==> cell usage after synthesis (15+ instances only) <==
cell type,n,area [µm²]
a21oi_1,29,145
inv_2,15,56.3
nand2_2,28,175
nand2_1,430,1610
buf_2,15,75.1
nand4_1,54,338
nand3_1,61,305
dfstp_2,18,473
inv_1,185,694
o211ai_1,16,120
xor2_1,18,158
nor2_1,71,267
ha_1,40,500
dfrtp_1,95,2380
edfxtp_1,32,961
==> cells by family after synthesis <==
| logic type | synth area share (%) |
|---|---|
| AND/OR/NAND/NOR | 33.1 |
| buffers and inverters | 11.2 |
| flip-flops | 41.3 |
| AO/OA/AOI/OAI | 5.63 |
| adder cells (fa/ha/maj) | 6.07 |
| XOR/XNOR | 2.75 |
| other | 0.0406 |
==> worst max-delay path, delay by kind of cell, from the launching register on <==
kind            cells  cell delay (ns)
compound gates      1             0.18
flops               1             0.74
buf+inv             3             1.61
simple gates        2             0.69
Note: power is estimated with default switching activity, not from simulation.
<file path="config.mk">
export PLATFORM = sky130hd
export DESIGN_NAME = lcdreg_top
export DESIGN_NICKNAME = d
export VERILOG_FILES = /design/src/rtl/lcdreg_pkg.sv /design/src/rtl/lcdreg_decode.sv /design/src/rtl/lcdreg_panel.sv /design/src/rtl/lcdreg_top.sv
export SDC_FILE = /design/constraint.sdc
export NUM_CORES = 1
export LEC_CHECK = 0
export ABC_AREA = 0
export CORE_UTILIZATION = 45
export DETAILED_ROUTE_END_ITERATION = 7
export PLACE_DENSITY = 0.74
export SLEW_MARGIN = 40
export SYNTH_ARGS = -nofsm -noshare
export SYNTH_HDL_FRONTEND = slang
export SYNTH_SLANG_ARGS = --single-unit
</file>
<file path="constraint.sdc">
create_clock -name clk_i -period 4.9 [get_ports clk_i]
set_input_delay 0.98 -clock clk_i [delete_from_list [all_inputs] [get_ports clk_i]]
set_output_delay 0.98 -clock clk_i [all_outputs]
set_load 0.005 [all_outputs]
</file>
**src/rtl/wdt_basic_timer.sv**
```systemverilog
module wdt_basic_timer #(
  parameter int DIV_SEL0 = 4096,
  parameter int DIV_SEL1 = 1024,
  parameter int DIV_SEL2 = 128,
  parameter int DIV_SEL3 = 16,
  parameter logic [3:0] DISARM_KEY = 4'b1010
) (
  input  logic       clk,
  input  logic       rst_n,
  input  logic       ctl_wr,
  input  logic [7:0] ctl_wdata,
  output logic [7:0] ctl_rdata,
  output logic [7:0] cnt_value,
  output logic       rst_req
);
  localparam int PRE_W = $clog2(DIV_SEL0);

  logic [3:0]       key_q;
  logic [1:0]       sel_q;
  logic             spare_q;
  logic [PRE_W-1:0] pre_q;
  logic [7:0]       cnt_q;
  logic             req_q;
  logic [PRE_W-1:0] pre_last;

  always_comb begin
    case (sel_q)
      2'b00:   pre_last = PRE_W'(DIV_SEL0 - 1);
      2'b01:   pre_last = PRE_W'(DIV_SEL1 - 1);
      2'b10:   pre_last = PRE_W'(DIV_SEL2 - 1);
      default: pre_last = PRE_W'(DIV_SEL3 - 1);
    endcase
  end

  wire armed   = (key_q != DISARM_KEY);
  wire kick    = ctl_wr & ctl_wdata[1];
  wire sel_chg = ctl_wr & (ctl_wdata[3:2] != sel_q);
  wire tick    = (pre_q == pre_last) & ~sel_chg & ~kick;
  wire wrap    = tick & (cnt_q == 8'hFF);

  always_ff @(posedge clk or negedge rst_n) begin
    if (!rst_n) begin
      key_q   <= '0;
      sel_q   <= '0;
      spare_q <= 1'b0;
    end else if (ctl_wr) begin
      key_q   <= ctl_wdata[7:4];
      sel_q   <= ctl_wdata[3:2];
      spare_q <= ctl_wdata[0];
    end
  end

  always_ff @(posedge clk or negedge rst_n) begin
    if (!rst_n)
      pre_q <= '0;
    else if (kick || sel_chg || pre_q == pre_last)
      pre_q <= '0;
    else
      pre_q <= pre_q + 1'b1;
  end

  always_ff @(posedge clk or negedge rst_n) begin
    if (!rst_n)
      cnt_q <= '0;
    else if (kick)
      cnt_q <= '0;
    else if (tick)
      cnt_q <= cnt_q + 8'd1;
  end

  always_ff @(posedge clk or negedge rst_n) begin
    if (!rst_n)
      req_q <= 1'b0;
    else
      req_q <= wrap & armed;
  end

  assign ctl_rdata = {key_q, sel_q, 1'b0, spare_q};
  assign cnt_value = cnt_q;
  assign rst_req   = req_q;

  AST_REQ_ONE_CYCLE: assert property (@(posedge clk) disable iff (!rst_n)
    rst_req |=> !rst_req);
  AST_REQ_AT_ZERO: assert property (@(posedge clk) disable iff (!rst_n)
    rst_req |-> (cnt_value == 8'h00 && $past(cnt_value) == 8'hFF));
  AST_REQ_ONLY_ARMED: assert property (@(posedge clk) disable iff (!rst_n)
    rst_req |-> ($past(ctl_rdata[7:4]) != DISARM_KEY));
  AST_KICK_CLEARS: assert property (@(posedge clk) disable iff (!rst_n)
    (ctl_wr && ctl_wdata[1]) |=> (cnt_value == 8'h00 && !rst_req));
  AST_COUNT_STEP: assert property (@(posedge clk) disable iff (!rst_n)
    !$stable(cnt_value) |-> (cnt_value == $past(cnt_value) + 8'd1 || cnt_value == 8'h00));
  AST_SEL_HOLDS_CNT: assert property (@(posedge clk) disable iff (!rst_n)
    (ctl_wr && !ctl_wdata[1] && ctl_wdata[3:2] != ctl_rdata[3:2]) |=> $stable(cnt_value));
endmodule

```
**config.mk**
```make
export PLATFORM = sky130hd
export DESIGN_NAME = wdt_basic_timer
export DESIGN_NICKNAME = d
export VERILOG_FILES = /design/src/rtl/wdt_basic_timer.sv
export SDC_FILE = /design/constraint.sdc
export NUM_CORES = 1
export LEC_CHECK = 0
export ABC_AREA = 1
export BUFFER_PORTS_ARGS = -buffer_cell sky130_fd_sc_hd__clkbuf_2
export CAP_MARGIN = 20
export CELL_PAD_IN_SITES_DETAIL_PLACEMENT = 1
export CELL_PAD_IN_SITES_GLOBAL_PLACEMENT = 1
export CORE_ASPECT_RATIO = 0.75
export CORE_MARGIN = 3
export CORE_UTILIZATION = 34
export DETAILED_ROUTE_END_ITERATION = 10
export PLACE_DENSITY_LB_ADDON = 0.1
export SLEW_MARGIN = 0
export SYNTH_ARGS = -nofsm -noshare
export SYNTH_HDL_FRONTEND = slang
export SYNTH_SLANG_ARGS = --single-unit
```
**constraint.sdc**
```tcl
create_clock -name clk -period 1.7 [get_ports clk]
set_input_delay 0.085 -clock clk [delete_from_list [all_inputs] [get_ports clk]]
set_output_delay 0.085 -clock clk [all_outputs]
set_load 0.01 [all_outputs]
```
* Yosys cells after proc, flatten, opt, wreduce, memory -nomap -nowiden
Cells that the tools add are included.
** Cells by class
- $add $sub $neg :: 2
- Multipliers :: 0
- Div/mod/pow operators :: 0
- Magnitude comparators :: 0
- Eq/ne operators :: 6
- Shift operators :: 0
- Muxes and demuxes :: 4
- Bitwise logic cells :: 8
- Reduce and logical (&&, ||, !) cells :: 4
** Operators by type and width (count)
- $pmux 12 s3 :: 1
- $mux 8 :: 2
- $add 12x1->12 const B :: 1
- $eq 12x12->1 :: 1
- $mux 12 :: 1
- $add 8x1->8 const B :: 1
- $eq 8x8->1 const B :: 1
- $and 1x1->1 :: 6
- $ne 4x4->1 const B :: 1
- $eq 2x1->1 const B :: 1
- $eq 2x2->1 const B :: 1
- $logic_not 2->1 :: 1
- $logic_or 1x1->1 :: 2
- $ne 2x2->1 :: 1
- $not 1->1 :: 2
- $reduce_bool 2->1 :: 1
** Word-level totals
- Flip-flop bits (word level) :: 28
- Bits in latches :: 0
- Bits in writable memories :: 0
- Bits in read-only memories :: 0
- Input bits :: 11
- Output and inout port bits :: 17
- Logic and storage cells :: 30
- Memories :: 0

* Logic depth before layout (Yosys ltp)
- Word-level depth :: 7
- Depth in mapped cells :: 10
- Mapped depth without buffers :: 10

* Least setup slack after synthesis
Ideal clock, no wire load.
- Path kind :: flip-flop to flip-flop
- Start :: register pre_q[0]
- End :: register pre_q[6]
- Setup time :: 131 ps
- Arrival time :: 1257 ps
- Required time :: 1569 ps
- Path slack :: 313 ps
- Stages on the path, launching flop included :: 10
- Buffers on the path :: 1
- Period minus slack after synthesis :: 1387 ps
- Cell sequence :: dfrtp_1 ha_1 nand2_1 nor2_4 nand3_1 inv_1 nand2_2 nand2_2 buf_6 nor3_2
** On the way
- Longest elaborated chain between the ends :: 3
- Elaborated cells on any way between the ends :: 4
- Those cells by class :: add/sub: 1; eq/ne: 1; mux: 1; reduce/logical: 1
** RTL lines
- start, declared :: RTL line 21 : logic [PRE_W-1:0] pre_q;
- start signal, assigned :: RTL line 59 : pre_q <= pre_q + 1'b1;
- parallel branches: the longest is 2 deep, another holds $add 12x1->12
- $mux 12 * :: RTL line 56 : else if (kick || sel_chg || pre_q == pre_last)
Mark *: on every way between the ends.
A chain may end at the register's enable or synchronous reset.

* Worst setup path after layout
- Start :: register pre_q[0]
- End :: register pre_q[2]
Same word-level chain as after synthesis.

==> results.json <==
{
  "synth.avg_cell_area_um2": 8.31,
  "fmaxAchievable_ghz": 0.661,
  "setup_total_negative_slack_ps": 0,
  "asyncSetResetFlopFracSynth_pct": 100,
  "first_iter_violations": 38,
  "layout_min_cycle_time_ps": 1510,
  "chipHeight_um": 64.9,
  "route.antenna.remaining_nets": 0,
  "via_count_of_the_first_global_routing_pass": 1388,
  "relative_slew_slack_pct": 50.8,
  "crit_path_end_kind": "register",
  "edff_count_synth": 0,
  "clock_power_share_pct": 27.0,
  "complex_gate_fraction_of_the_synthesized_area_pct": 5.50,
  "hold_path.startpoint": "ctl_wdata[6]",
  "finalWeightedCongestion": 0.804,
  "unrepaired_setup_endpoints_after_global_routing": "no",
  "combined_area_of_all_synthesized_cells_um2": 1570,
  "route.vias.total": 1343,
  "regToRegStartpoint": "pre_q[0]$_DFF_PN0_",
  "start_util_pct": 36.9,
  "routed_wire_length_per_instance_um": 14.5,
  "min-delay-path-class": "in -> reg",
  "proportion_of_layout_cells_with_a_drive_suffix_above_1_pct": 29.0,
  "grt_max_degree": 29,
  "die_area_um2": 5480,
  "synth_fp_nets": 202,
  "dpl.hpwl_mm": 2.99,
  "rows": 20,
  "power.leakage_nw": 0.867,
  "critPathLaunch": "pre_q[0]$_DFF_PN0_",
  "yosys.area_share.adder_pct": 1.59,
  "most-common-layout-cells": "46 x sky130_fd_sc_hd__nand2_1, 28 x sky130_fd_sc_hd__dfrtp_1, 26 x sky130_fd_sc_hd__clkbuf_2",
  "clock-skew-final_ps": 3.65,
  "synth_mux_area_share_pct": 2.15,
  "vdd.ir_drop.worst_mv": 0.285,
  "die_width_um": 84.5,
  "num_clock_sinks": 28,
  "synth_top_flop_cell": "sky130_fd_sc_hd__dfrtp_1",
  "drc_errors_left": 0,
  "syn_inst": 189,
  "synthToLayoutAreaGrowth_pct": 16.2,
  "design.portCount": 28,
  "antenna-diode-count": 0,
  "timing.critical_path.fanout_max": 11,
  "wirelength_mm": 3.94,
  "io_buffers": 26,
  "layout_worst_path_cycle_share_pct": 89.0,
  "final_core_utilization_pct": 42.9,
  "number_of_h_tree_levels": 1,
  "gr_usage_total_pct": 15.0,
  "globalRouteOverflowTotal": 0,
  "p_sw_mw": 0.371,
  "pins_over_their_slew_limit": 0,
  "maxCapViolations": 0,
  "path_clk_slew_ps": 90,
  "core_um2": 4250,
  "synth_cell_types": 30,
  "synth_simple_gate_area_share_pct": 34.0,
  "number_of_antenna_violations_at_the_first_check_in_global_routing": 0,
  "worstMarginPinSlew_ps": 738,
  "setup_viol": 0,
  "numCtsBuffers": 3,
  "power_switching_share_pct": 28.2,
  "cp.arrival_ps": 1670,
  "ys_seq_elements": 28,
  "combinational_family_with_the_most_area_after_synthesis": "simple AND/OR/NAND/NOR gates",
  "clock_latency_ps": 270,
  "status": "finished clean",
  "sequentialPowerShare_pct": 56.3,
  "routed_via_density": 4.94,
  "parity_gate_share_of_the_synthesized_area_counting_xor_and_xnor_cells_pct": 5.02,
  "worstSetupStartpointType": "register",
  "critPathRequiredTime_ps": 1860,
  "pwr_density_cell_nw_per_um2": 722,
  "yosysSeqAreaShare_pct": 44.6,
  "p_int_mw": 0.946,
  "drtPass1Iterations": 3,
  "mostFrequentLayoutCell": "sky130_fd_sc_hd__nand2_1",
  "synthesis.yosys.warnings": 0,
  "final_hold_viol_count": 0,
  "clock_tree.root_cell": "sky130_fd_sc_hd__clkbuf_8",
  "wire_length_of_the_first_global_routing_pass_mm": 6.68,
  "fill_cells": 534,
  "kind_of_critical_path": "reg -> reg",
  "tritoncts_clock_tree": "yes",
  "layout.nets": 232,
  "max-clock-path-buffers": 2,
  "power.combinational.fraction_pct": 16.7
}
==> registers in the layout, summed over array words and instances, names as in the netlist <==
signal     count
sel_q          2
key_q          4
spare_q        1
pre_q         12
cnt_value      8
rst_req        1
==> synth_stat cells, types with 2 or more instances <==
cell                      count  area share [%]
sky130_fd_sc_hd__nor3_2       2             1.3
sky130_fd_sc_hd__nand2_2      5             2.0
sky130_fd_sc_hd__buf_2        2            0.64
sky130_fd_sc_hd__nor2_1      12             2.9
sky130_fd_sc_hd__mux2_2       3             2.2
sky130_fd_sc_hd__nor2_4       2             1.4
sky130_fd_sc_hd__a21oi_1      2            0.64
sky130_fd_sc_hd__nand2_1     46              11
sky130_fd_sc_hd__xor2_1       5             2.8
sky130_fd_sc_hd__nand4_1      5             2.0
sky130_fd_sc_hd__nand3_1     17             5.4
sky130_fd_sc_hd__inv_1       17             4.1
sky130_fd_sc_hd__nor2_2      12             4.8
sky130_fd_sc_hd__buf_4        2            0.96
sky130_fd_sc_hd__xnor2_1      4             2.2
sky130_fd_sc_hd__inv_2        2            0.48
sky130_fd_sc_hd__o21ai_0      8             2.5
sky130_fd_sc_hd__dfrtp_1     28              45
sky130_fd_sc_hd__nor3_1       3            0.96
sky130_fd_sc_hd__ha_1         2             1.6
==> kinds of logic (layout without fill, tap and decap cells) <==
kind of cell,Yosys count,after routing
simple gates,107,108
flops,28,28
buf+inv,24,51
compound gates,15,15
xor+xnor,9,9
mux,3,3
fa+ha+maj,2,2
other cells,1,1
==> through the flow <==
| step | setup WS [ps] | area (µm²) | power (mW) | hold slack, ps | std cells |
|---|---|---|---|---|---|
| after floorplan | 313 | 1570 | 0.886 | -211 | 189 |
| after global placement | 169 | 1740 | 0.953 | 171 | 266 |
| after detailed placement | 54.2 | 1740 | 0.966 | 185 | 266 |
| after CTS | 41.3 | 1790 | 1.33 | 21.8 | 270 |
| after global routing | 29.6 | 1820 | 1.41 | 31.0 | 272 |
| final | 188 | 1820 | 1.32 | 23.0 | 272 |
==> final timing paths <==
| check | end | cells past startpoint | slack, ps |
|---|---|---|---|
| worst min-delay path | key_q[2]$_DFFE_PN0P_ | 3 | 20 |
| max in group asynchronous | cnt_value[1]$_DFFE_PN0P_ | 2 | 830 |
| worst min register to register | spare_q$_DFFE_PN0P_ | 1 | 520 |
| worst max-delay path | pre_q[2]$_DFF_PN0_ | 8 | 190 |
| worst max register to register | pre_q[2]$_DFF_PN0_ | 8 | 190 |
| min in group asynchronous | sel_q[1]$_DFFE_PN0P_ | 2 | 400 |
==> worst max-delay path: stages, from the launching register on <==
cell,delay [ps]
sky130_fd_sc_hd__dfrtp_1,370
sky130_fd_sc_hd__ha_1,170
sky130_fd_sc_hd__nand2_1,100
sky130_fd_sc_hd__nor2_4,150
sky130_fd_sc_hd__nand3_2,120
sky130_fd_sc_hd__inv_1,140
sky130_fd_sc_hd__nand2_2,100
sky130_fd_sc_hd__nand2_4,180
sky130_fd_sc_hd__nor3_1,70
==> cell type report <==
cell class	count	area, µm²	share of cell area (%)
Clock buffer	3	41.3	2.26
Inverter	19	71.3	3.91
Multi-Input combinational cell	138	787	43.1
Sequential cell	28	701	38.4
Tap cell	55	68.8	3.77
Timing Repair Buffer	29	155	8.50
==> power by group through the flow <==
stage	registers, mW	logic (mW)	clock network [mW]
2_1_floorplan	0.758	0.128	0
3_3_place_gp	0.752	0.200	0
3_5_place_dp	0.757	0.209	0
6_report	0.742	0.219	0.355
4_1_cts	0.743	0.212	0.379
5_1_grt	0.748	0.251	0.407
==> timing repair <==
item / in CTS / in global routing
hold buffers: 1 / 0
setup buffers: 0 / 1
setup endpoints to repair: 0 / 19
resized for setup: 0 / 3
endpoints found under the hold margin: 28 / 0
==> layer usage <==
layer / track usage, % / routed length [µm]
met1: 20.9 / 2050
met2: 24.6 / 1700
met3: 3.43 / 174
met4: 1.78 / 13
met5: 0 / 0
Power figures use the tool's default switching activity.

================

→ Task
Using the material above, filter for lines holding "activity" and copy each one.

→ Exercise response
Note: power is estimated with default switching activity, not from simulation.
Power figures use the tool's default switching activity.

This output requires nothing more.